Rethinking the strategy

The explosion of the Internet in the public consciousness in the early 1990s changed everything. The advent of the Internet was “horrible news for Polygon,” says Voorhees now, and he spent much of 1995 “rethinking our place in life – who are we and where are we going,” he says.

His goal was to keep Polygon on top as the industry’s primary on-line services provider. But simply being an access provider or a Web site designer wasn’t enough. Both fields were crowded with competitors, and with little chance to dominate them, those fields didn’t excite him, says Voorhees.

What did spark his excitement was creating a network. “It would be an on-line, multilink environment where all industry resources would be available in one place,” he says. This was how Polygon could regain what he calls “extreme dominance” in on-line services for the jewelry industry.

“Only one dominant provider is possible,” Voorhees says, “because trade publications, organizations and certainly manufacturers are reluctant to give to more than one clearing house the access to their privileged customers, subscribers and membership lists that we need to make this work.

“But [these groups] know we’re the only one with the resources, tight confidentiality controls and trust of the industry, based on what we had previously created, to do this.”

So in November 1995, Polygon began to create its free Web sites, Virtual-Boutiques, offering password security and working with industry organizations.

National & global

Today, Polygon says it is the service provider for the jewelry industry. In addition to operating the Web sites for jewelers and suppliers, other services include:

  • Diamond Dealers Web sites, on which dealers can offer a list of inventory “sheltered” for the trade or specific clients using TradeLock.
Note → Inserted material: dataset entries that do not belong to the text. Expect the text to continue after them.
## src/rtl/phy_pkg.sv

```systemverilog
// Shared constants and helpers for the PHY transmit path.
// Holds the default word width, slot length, idle data pattern and a counter-width helper.
package phy_pkg;

    localparam int PHY_DATA_W      = 32;
    localparam int PHY_WORD_CYCLES = 16;

    localparam logic [PHY_DATA_W-1:0] PHY_IDLE_DATA = '0;

    // Bits needed to count 0..n-1; never less than one bit.
    function automatic int phy_cnt_w(input int n);
        return (n <= 2) ? 1 : $clog2(n);
    endfunction

endpackage

```

## src/rtl/phy_sync_fifo.sv

```systemverilog
// Synchronous word FIFO for the PHY transmit pacer.
// Ports: clk_32f, reset (sync, active-high), push/push_data, pop/head, count, full, empty.
module phy_sync_fifo
    import phy_pkg::*;
#(
    parameter int DATA_WIDTH = PHY_DATA_W,
    parameter int DEPTH      = 4
) (
    input  logic                    clk_32f,
    input  logic                    reset,
    input  logic                    push,
    input  logic [DATA_WIDTH-1:0]   push_data,
    input  logic                    pop,
    output logic [DATA_WIDTH-1:0]   head,
    output logic [$clog2(DEPTH):0]  count,
    output logic                    full,
    output logic                    empty
);

    localparam int AW = phy_cnt_w(DEPTH);

    logic [DATA_WIDTH-1:0] mem [DEPTH];
    logic [AW-1:0]         wr_ptr;
    logic [AW-1:0]         rd_ptr;
    logic                  push_ok;
    logic                  pop_ok;

    assign full    = (count == (AW+1)'(DEPTH));
    assign empty   = (count == '0);
    assign push_ok = push && !full;
    assign pop_ok  = pop && !empty;
    assign head    = mem[rd_ptr];

    // DEPTH is a power of two, so pointers wrap by plain overflow.
    always_ff @(posedge clk_32f) begin
        if (reset) begin
            wr_ptr <= '0;
            rd_ptr <= '0;
            count  <= '0;
        end else begin
            if (push_ok) wr_ptr <= wr_ptr + 1'b1;
            if (pop_ok)  rd_ptr <= rd_ptr + 1'b1;
            unique case ({push_ok, pop_ok})
                2'b10:   count <= count + 1'b1;
                2'b01:   count <= count - 1'b1;
                default: count <= count;
            endcase
        end
    end

    always_ff @(posedge clk_32f) begin
        if (push_ok) mem[wr_ptr] <= push_data;
    end

endmodule

```

## src/rtl/phy_tx_word_pacer.sv

```systemverilog
// Paces queued link-layer words onto the PHY input, one word per WORD_CYCLES-cycle slot.
// Ports: clk_32f, reset (sync, active-high), wr_valid/wr_data/wr_ready (producer side),
//        valid_out/Data_out (PHY side), slot_start, fifo_count.
// Optional: define PACER_STATS_EN to add saturating sent_count/idle_count outputs.
module phy_tx_word_pacer
    import phy_pkg::*;
#(
    parameter int DATA_WIDTH  = PHY_DATA_W,
    parameter int DEPTH       = 4,
    parameter int WORD_CYCLES = PHY_WORD_CYCLES
) (
    input  logic                    clk_32f,
    input  logic                    reset,
    input  logic                    wr_valid,
    input  logic [DATA_WIDTH-1:0]   wr_data,
    output logic                    wr_ready,
    output logic                    valid_out,
    output logic [DATA_WIDTH-1:0]   Data_out,
    output logic                    slot_start,
    output logic [$clog2(DEPTH):0]  fifo_count
`ifdef PACER_STATS_EN
    ,
    output logic [15:0]             sent_count,
    output logic [15:0]             idle_count
`endif
);

    localparam int SW = phy_cnt_w(WORD_CYCLES);
    localparam logic [SW-1:0] LAST_SLOT = SW'(WORD_CYCLES - 1);
    localparam logic [DATA_WIDTH-1:0] IDLE_WORD = DATA_WIDTH'(PHY_IDLE_DATA);

    logic [SW-1:0]         slot_cnt;
    logic                  boundary;
    logic                  push;
    logic                  pop;
    logic                  full;
    logic                  empty;
    logic [DATA_WIDTH-1:0] head;

    assign boundary   = (slot_cnt == LAST_SLOT);
    assign slot_start = (slot_cnt == '0);
    assign wr_ready   = !full && !reset;
    assign push       = wr_valid && wr_ready;
    // Pop decision uses the pre-edge occupancy, so a word pushed on
    // the boundary edge waits for the following slot.
    assign pop        = boundary && !empty;

    phy_sync_fifo #(
        .DATA_WIDTH (DATA_WIDTH),
        .DEPTH      (DEPTH)
    ) u_fifo (
        .clk_32f    (clk_32f),
        .reset      (reset),
        .push       (push),
        .push_data  (wr_data),
        .pop        (pop),
        .head       (head),
        .count      (fifo_count),
        .full       (full),
        .empty      (empty)
    );

    always_ff @(posedge clk_32f) begin
        if (reset) begin
            slot_cnt  <= '0;
            valid_out <= 1'b0;
            Data_out  <= IDLE_WORD;
        end else begin
            slot_cnt <= boundary ? '0 : slot_cnt + 1'b1;
            if (boundary) begin
                valid_out <= !empty;
                Data_out  <= empty ? IDLE_WORD : head;
            end
        end
    end

`ifdef PACER_STATS_EN
    always_ff @(posedge clk_32f) begin
        if (reset) begin
            sent_count <= '0;
            idle_count <= '0;
        end else if (boundary) begin
            if (!empty && sent_count != 16'hFFFF)
                sent_count <= sent_count + 1'b1;
            if (empty && idle_count != 16'hFFFF)
                idle_count <= idle_count + 1'b1;
        end
    end
`endif

endmodule

```
**src/rtl/failure_responder.sv**
```systemverilog
// Latches the first stop/UCF failure as a time-stamped stop request to the host; counts later events.
// Latency: capture, fail_req and fail_count update on the same edge that samples the rising failure.
// Backpressure: four-phase req/ack; events arriving before the handshake completes only count and set overflow.
module failure_responder #(
    parameter int CNT_W    = 32,
    parameter int CNT8_MAX = 255
) (
    input  logic             clk,
    input  logic             rst_n,
    input  logic             enable,
    input  logic             stop_in,
    input  logic             ucf_in,
    input  logic             fail_ack,
    output logic             fail_req,
    output logic [1:0]       fail_cause,
    output logic [CNT_W-1:0] fail_time,
    output logic [7:0]       fail_count,
    output logic             overflow
);

    typedef enum logic [1:0] {
        IDLE    = 2'd0,
        PENDING = 2'd1,
        ACKED   = 2'd2
    } state_t;

    state_t           state;
    state_t           state_nxt;
    logic             prev;
    logic [CNT_W-1:0] cyc_cnt;
    logic             fail_any;
    logic             fail_evt;
    logic             capture;
    logic             ovf_set;
    logic             ovf_clr;

    assign fail_any = stop_in | ucf_in;
    assign fail_evt = enable & fail_any & ~prev;

    // An event on the ACKED->IDLE edge still belongs to ACKED: overflow wins over the clear.
    always_comb begin
        state_nxt = state;
        capture   = 1'b0;
        ovf_set   = 1'b0;
        ovf_clr   = 1'b0;
        case (state)
            IDLE: begin
                if (fail_evt) begin
                    capture   = 1'b1;
                    state_nxt = PENDING;
                end
            end
            PENDING: begin
                ovf_set = fail_evt;
                if (fail_ack) begin
                    state_nxt = ACKED;
                end
            end
            ACKED: begin
                ovf_set = fail_evt;
                if (!fail_ack) begin
                    state_nxt = IDLE;
                    ovf_clr   = 1'b1;
                end
            end
            default: begin
                state_nxt = IDLE;
            end
        endcase
    end

    always_ff @(posedge clk or negedge rst_n) begin
        if (!rst_n) begin
            state      <= IDLE;
            prev       <= 1'b0;
            cyc_cnt    <= '0;
            fail_req   <= 1'b0;
            fail_cause <= 2'b00;
            fail_time  <= '0;
            fail_count <= 8'd0;
            overflow   <= 1'b0;
        end else begin
            state    <= state_nxt;
            prev     <= fail_any;
            fail_req <= (state_nxt == PENDING);
            if (enable) begin
                cyc_cnt <= cyc_cnt + {{(CNT_W-1){1'b0}}, 1'b1};
            end
            if (capture) begin
                fail_cause <= {ucf_in, stop_in};
                fail_time  <= cyc_cnt;
            end
            if (fail_evt && (fail_count != 8'(CNT8_MAX))) begin
                fail_count <= fail_count + 8'd1;
            end
            if (ovf_set) begin
                overflow <= 1'b1;
            end else if (ovf_clr) begin
                overflow <= 1'b0;
            end
        end
    end

endmodule

```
  • New products, including Memo-Track™ and InventoryPower™ for gem dealers and InstantInventory™ for retailers, which puts inventories of diamond dealers on participating jewelers’ sites, with their markup built-in.

Now Polygon wants to replicate its success globally. Canadian Jeweller (canjewel.polygon.net), the official magazine of the Canadian Jewellers Association, is on Polygon’s WebCenter. The International Colored Stone Association’s ICA-Net (ica.polygon.net, a global communications system for ICA members created by Polygon) was launched at ICA’s Congress in Brazil in July. CIBJO (Congress of the International Confederation of Jewellery, Silverware, Diamonds and Pearls) – an international organization of trade groups of retailers, manufacturers, wholesalers and stone dealers who work to harmonize trade practices – hired Polygon in June to create sites for it and its national delegations.
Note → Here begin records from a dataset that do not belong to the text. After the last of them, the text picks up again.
==> config.mk <==
export PLATFORM = sky130hd
export DESIGN_NAME = spi_frame_ctrl_flat
export DESIGN_NICKNAME = d
export VERILOG_FILES = /design/src/rtl/spi_frame_ctrl_pkg.sv /design/src/rtl/spi_frame_ctrl_if.sv /design/src/rtl/spi_frame_ctrl_shifter.sv /design/src/rtl/spi_frame_ctrl.sv /design/src/flat_wrapper.sv
export SDC_FILE = /design/constraint.sdc
export NUM_CORES = 1
export LEC_CHECK = 0
export ABC_CLOCK_PERIOD_IN_PS = 5200
export BUFFER_PORTS_ARGS = -buffer_cell sky130_fd_sc_hd__clkbuf_2
export CAP_MARGIN = 5
export CORE_MARGIN = 4
export CORE_UTILIZATION = 62
export DETAILED_ROUTE_END_ITERATION = 6
export PLACE_DENSITY = 0.89
export SKIP_CTS_REPAIR_TIMING = 1
export SYNTH_ARGS = -nofsm -noshare
export SYNTH_HDL_FRONTEND = slang
export SYNTH_SLANG_ARGS = --single-unit
==> constraint.sdc <==
create_clock -name clk -period 5.2 [get_ports clk]
set_clock_uncertainty 0.2 [all_clocks]
set_input_delay 1.04 -clock clk [delete_from_list [all_inputs] [get_ports clk]]
set_output_delay 1.04 -clock clk [all_outputs]
set_load 0.005 [all_outputs]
Polygon/Australia and Polygon /South Africa – clones of Polygon’s U.S. network and services, developed in cooperation with those countries’ jewelry associations – are being launched this year.

Meanwhile, at home, Polygon is expanding. Last year, it began to apply its on-line expertise to the home medical-equipment industry. This year, it has opened a second office in Denver and is increasing its staff to meet growing demand. In 1995, Polygon had five full-time software engineers. Now there are 20. By year’s end, the company will have 50 employees, half of them software engineers.